Your instructions → Please retype all of the data below, word for word.

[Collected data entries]

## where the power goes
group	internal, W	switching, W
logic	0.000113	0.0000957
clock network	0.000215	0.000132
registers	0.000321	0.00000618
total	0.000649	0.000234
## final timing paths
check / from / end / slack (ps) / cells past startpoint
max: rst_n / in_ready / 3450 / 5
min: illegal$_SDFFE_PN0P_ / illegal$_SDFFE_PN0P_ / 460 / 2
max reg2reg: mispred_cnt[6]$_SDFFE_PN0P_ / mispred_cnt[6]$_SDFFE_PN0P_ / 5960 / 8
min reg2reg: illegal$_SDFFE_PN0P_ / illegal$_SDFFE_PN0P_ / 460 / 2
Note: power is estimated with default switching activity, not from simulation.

Solution →
## where the power goes
group	internal, W	switching, W
logic	0.000113	0.0000957
clock network	0.000215	0.000132
registers	0.000321	0.00000618
total	0.000649	0.000234
## final timing paths
check / from / end / slack (ps) / cells past startpoint
max: rst_n / in_ready / 3450 / 5
min: illegal$_SDFFE_PN0P_ / illegal$_SDFFE_PN0P_ / 460 / 2
max reg2reg: mispred_cnt[6]$_SDFFE_PN0P_ / mispred_cnt[6]$_SDFFE_PN0P_ / 5960 / 8
min reg2reg: illegal$_SDFFE_PN0P_ / illegal$_SDFFE_PN0P_ / 460 / 2
Note: power is estimated with default switching activity, not from simulation.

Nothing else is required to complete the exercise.